▸ Your assignment
In the listing beneath this line, copy exactly the lines starting with the one containing "Three values: no" and going on through the one containing "0.072 | 1 |".

▸ Information shown

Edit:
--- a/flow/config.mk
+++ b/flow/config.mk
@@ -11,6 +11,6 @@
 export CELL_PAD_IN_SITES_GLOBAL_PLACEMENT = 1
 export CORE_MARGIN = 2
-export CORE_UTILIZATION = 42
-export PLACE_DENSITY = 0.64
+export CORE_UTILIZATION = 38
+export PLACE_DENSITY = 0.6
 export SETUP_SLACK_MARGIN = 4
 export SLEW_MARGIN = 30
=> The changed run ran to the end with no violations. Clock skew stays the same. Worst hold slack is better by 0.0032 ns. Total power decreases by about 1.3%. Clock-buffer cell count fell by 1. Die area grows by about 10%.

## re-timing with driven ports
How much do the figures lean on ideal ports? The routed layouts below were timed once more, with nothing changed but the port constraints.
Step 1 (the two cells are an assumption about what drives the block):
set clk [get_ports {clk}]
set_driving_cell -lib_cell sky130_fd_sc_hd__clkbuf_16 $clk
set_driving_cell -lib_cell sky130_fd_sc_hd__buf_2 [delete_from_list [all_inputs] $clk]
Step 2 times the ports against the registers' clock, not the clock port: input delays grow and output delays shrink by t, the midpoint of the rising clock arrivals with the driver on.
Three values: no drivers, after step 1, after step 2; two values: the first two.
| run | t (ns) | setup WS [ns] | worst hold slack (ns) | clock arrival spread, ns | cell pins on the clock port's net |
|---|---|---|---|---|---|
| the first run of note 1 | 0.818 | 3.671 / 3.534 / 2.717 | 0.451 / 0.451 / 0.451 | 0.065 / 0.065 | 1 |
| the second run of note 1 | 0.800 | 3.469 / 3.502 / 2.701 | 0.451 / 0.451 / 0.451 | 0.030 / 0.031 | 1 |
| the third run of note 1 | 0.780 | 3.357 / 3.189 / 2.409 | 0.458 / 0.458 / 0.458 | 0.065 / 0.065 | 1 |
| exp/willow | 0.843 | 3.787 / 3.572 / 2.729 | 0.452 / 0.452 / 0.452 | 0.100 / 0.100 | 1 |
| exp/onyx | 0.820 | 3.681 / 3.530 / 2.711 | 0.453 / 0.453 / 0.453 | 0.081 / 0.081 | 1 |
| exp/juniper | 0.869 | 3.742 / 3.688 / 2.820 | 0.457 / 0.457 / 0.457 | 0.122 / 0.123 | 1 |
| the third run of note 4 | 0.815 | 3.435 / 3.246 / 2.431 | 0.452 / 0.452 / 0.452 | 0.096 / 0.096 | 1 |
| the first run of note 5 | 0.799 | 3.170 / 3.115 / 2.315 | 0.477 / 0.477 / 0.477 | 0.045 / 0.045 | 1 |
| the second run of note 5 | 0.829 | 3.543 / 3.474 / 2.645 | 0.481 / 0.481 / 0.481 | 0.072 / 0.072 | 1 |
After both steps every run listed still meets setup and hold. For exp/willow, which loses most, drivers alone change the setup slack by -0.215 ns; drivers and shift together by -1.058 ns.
Context: an optimization exercise on an open-source flow, tuned for small area, a short achievable clock period and few clock cycles per item. The choices shown serve that exercise and are no tape-out recipe. No run shown here included a check of the RTL's function; only the layout flow was run. No run shown here takes its clock network from TritonCTS; it comes from the design's own scripts or RTL. The clock port is modelled as an ideal driver, which makes a skipped or thinned clock tree look cheaper than it is; a real chip needs a root buffer or a tree. No activity file was given, so power comes from the tool's default toggle rates.

[flow/flow/run.sh]
#!/bin/bash
# The standard layout (the standard.sh, standard synthesis unchanged) with
# smaller port buffers and a two-level clock tree built by flow/pre_cts.tcl
# (four root buffers on the clock port, sixteen leaf buffers) in place of
# TritonCTS. Each tool's output goes to standard.log.
set -euo pipefail
export BUFFER_PORTS_ARGS="-buffer_cell sky130_fd_sc_hd__buf_2"
export PRE_CTS_TCL="$PWD/flow/pre_cts.tcl"
bash standard.sh > standard.log 2>&1
[flow/standard.sh]
#!/bin/bash
# synth_recipe.tcl (not shown) runs the flow's synth.tcl, then flattens the netlist and writes it again
# the make line also repeats each setting of config.mk as NAME=value (left out here)
make -C /OpenROAD-flow-scripts/flow DESIGN_CONFIG=/design/flow/config.mk WORK_HOME=/design/flow/orfs CLKGATE_MAP_FILE= SYNTH_SCRIPT=/design/flow/synth_recipe.tcl "${@:-finish}"
[flow/constraint.sdc]
create_clock -name core_clock -period 5.5 [get_ports {clk_i}]
set_input_delay 1.1000 -clock core_clock [delete_from_list [all_inputs] [get_ports {clk_i}]]
set_output_delay 1.1000 -clock core_clock [all_outputs]
set_load 0.01 [all_outputs]
[flow/config.mk]
export PLATFORM = sky130hd
export DESIGN_NAME = argb_pixel_blend_unit
export DESIGN_NICKNAME = argb_pixel_blend_unit
export VERILOG_FILES = /design/flow/design.v
export SDC_FILE = /design/flow/constraint.sdc
export NUM_CORES = 4
export LEC_CHECK = 0
export CAP_MARGIN = 20
export CORE_MARGIN = 2
export CORE_UTILIZATION = 40
export SETUP_SLACK_MARGIN = 3.55
export SLEW_MARGIN = 20
export SYNTH_HIERARCHICAL = 1
[flow/flow/clock_tree.tcl]
proc build_clock_tree {nx ny leafcell rootcell} {
  set db [ord::get_db]
  set block [ord::get_db_block]
  set clk [$block findNet clk_i]
  set pts {}
  foreach it [$clk getITerms] {
    set inst [$it getInst]
    set b [$inst getBBox]
    lappend pts [list $it [expr {([$b xMin]+[$b xMax])/2}] [expr {([$b yMin]+[$b yMax])/2}]]
  }
  set n [llength $pts]
  set byx [lsort -integer -index 1 $pts]
  set leaves {}
  for {set i 0} {$i < $nx} {incr i} {
    set col [lsort -integer -index 2 [lrange $byx [expr {$i * $n / $nx}] [expr {($i + 1) * $n / $nx - 1}]]]
    set m [llength $col]
    for {set j 0} {$j < $ny} {incr j} {
      set c [lrange $col [expr {$j * $m / $ny}] [expr {($j + 1) * $m / $ny - 1}]]
      if {[llength $c] == 0} continue
      set cx 0; set cy 0
      foreach p $c { set cx [expr {$cx + [lindex $p 1]}]; set cy [expr {$cy + [lindex $p 2]}] }
      set q [expr {($i < $nx / 2 ? 0 : 1) + ($j < $ny / 2 ? 0 : 2)}]
      lappend leaves [list $c [expr {$cx / [llength $c]}] [expr {$cy / [llength $c]}] $q]
    }
  }
  set leafm [$db findMaster $leafcell]
  set rootm [$db findMaster $rootcell]
  set k 0
  for {set q 0} {$q < 4} {incr q} {
    set mine {}
    foreach l $leaves { if {[lindex $l 3] == $q} { lappend mine $l } }
    if {[llength $mine] == 0} continue
    set rx 0; set ry 0
    foreach l $mine { set rx [expr {$rx + [lindex $l 1]}]; set ry [expr {$ry + [lindex $l 2]}] }
    set root [odb::dbInst_create $block $rootm clkbuf_root_$q]
    $root setLocation [expr {$rx / [llength $mine]}] [expr {$ry / [llength $mine]}]
    $root setPlacementStatus PLACED
    set rnet [odb::dbNet_create $block clknet_root_$q]
    $rnet setSigType CLOCK
    [$root findITerm A] connect $clk
    [$root findITerm X] connect $rnet
    foreach l $mine {
      set b [odb::dbInst_create $block $leafm clkbuf_leaf_$k]
      $b setLocation [lindex $l 1] [lindex $l 2]
      $b setPlacementStatus PLACED
      set net [odb::dbNet_create $block clknet_leaf_$k]
      $net setSigType CLOCK
      [$b findITerm A] connect $rnet
      [$b findITerm X] connect $net
      foreach p [lindex $l 0] {
        set it [lindex $p 0]
        $it disconnect
        $it connect $net
      }
      incr k
    }
  }
  $clk setSigType CLOCK
  puts "build_clock_tree: $n sinks, $k leaf buffers"
}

▸ Task output
Three values: no drivers, after step 1, after step 2; two values: the first two.
| run | t (ns) | setup WS [ns] | worst hold slack (ns) | clock arrival spread, ns | cell pins on the clock port's net |
|---|---|---|---|---|---|
| the first run of note 1 | 0.818 | 3.671 / 3.534 / 2.717 | 0.451 / 0.451 / 0.451 | 0.065 / 0.065 | 1 |
| the second run of note 1 | 0.800 | 3.469 / 3.502 / 2.701 | 0.451 / 0.451 / 0.451 | 0.030 / 0.031 | 1 |
| the third run of note 1 | 0.780 | 3.357 / 3.189 / 2.409 | 0.458 / 0.458 / 0.458 | 0.065 / 0.065 | 1 |
| exp/willow | 0.843 | 3.787 / 3.572 / 2.729 | 0.452 / 0.452 / 0.452 | 0.100 / 0.100 | 1 |
| exp/onyx | 0.820 | 3.681 / 3.530 / 2.711 | 0.453 / 0.453 / 0.453 | 0.081 / 0.081 | 1 |
| exp/juniper | 0.869 | 3.742 / 3.688 / 2.820 | 0.457 / 0.457 / 0.457 | 0.122 / 0.123 | 1 |
| the third run of note 4 | 0.815 | 3.435 / 3.246 / 2.431 | 0.452 / 0.452 / 0.452 | 0.096 / 0.096 | 1 |
| the first run of note 5 | 0.799 | 3.170 / 3.115 / 2.315 | 0.477 / 0.477 / 0.477 | 0.045 / 0.045 | 1 |
| the second run of note 5 | 0.829 | 3.543 / 3.474 / 2.645 | 0.481 / 0.481 / 0.481 | 0.072 / 0.072 | 1 |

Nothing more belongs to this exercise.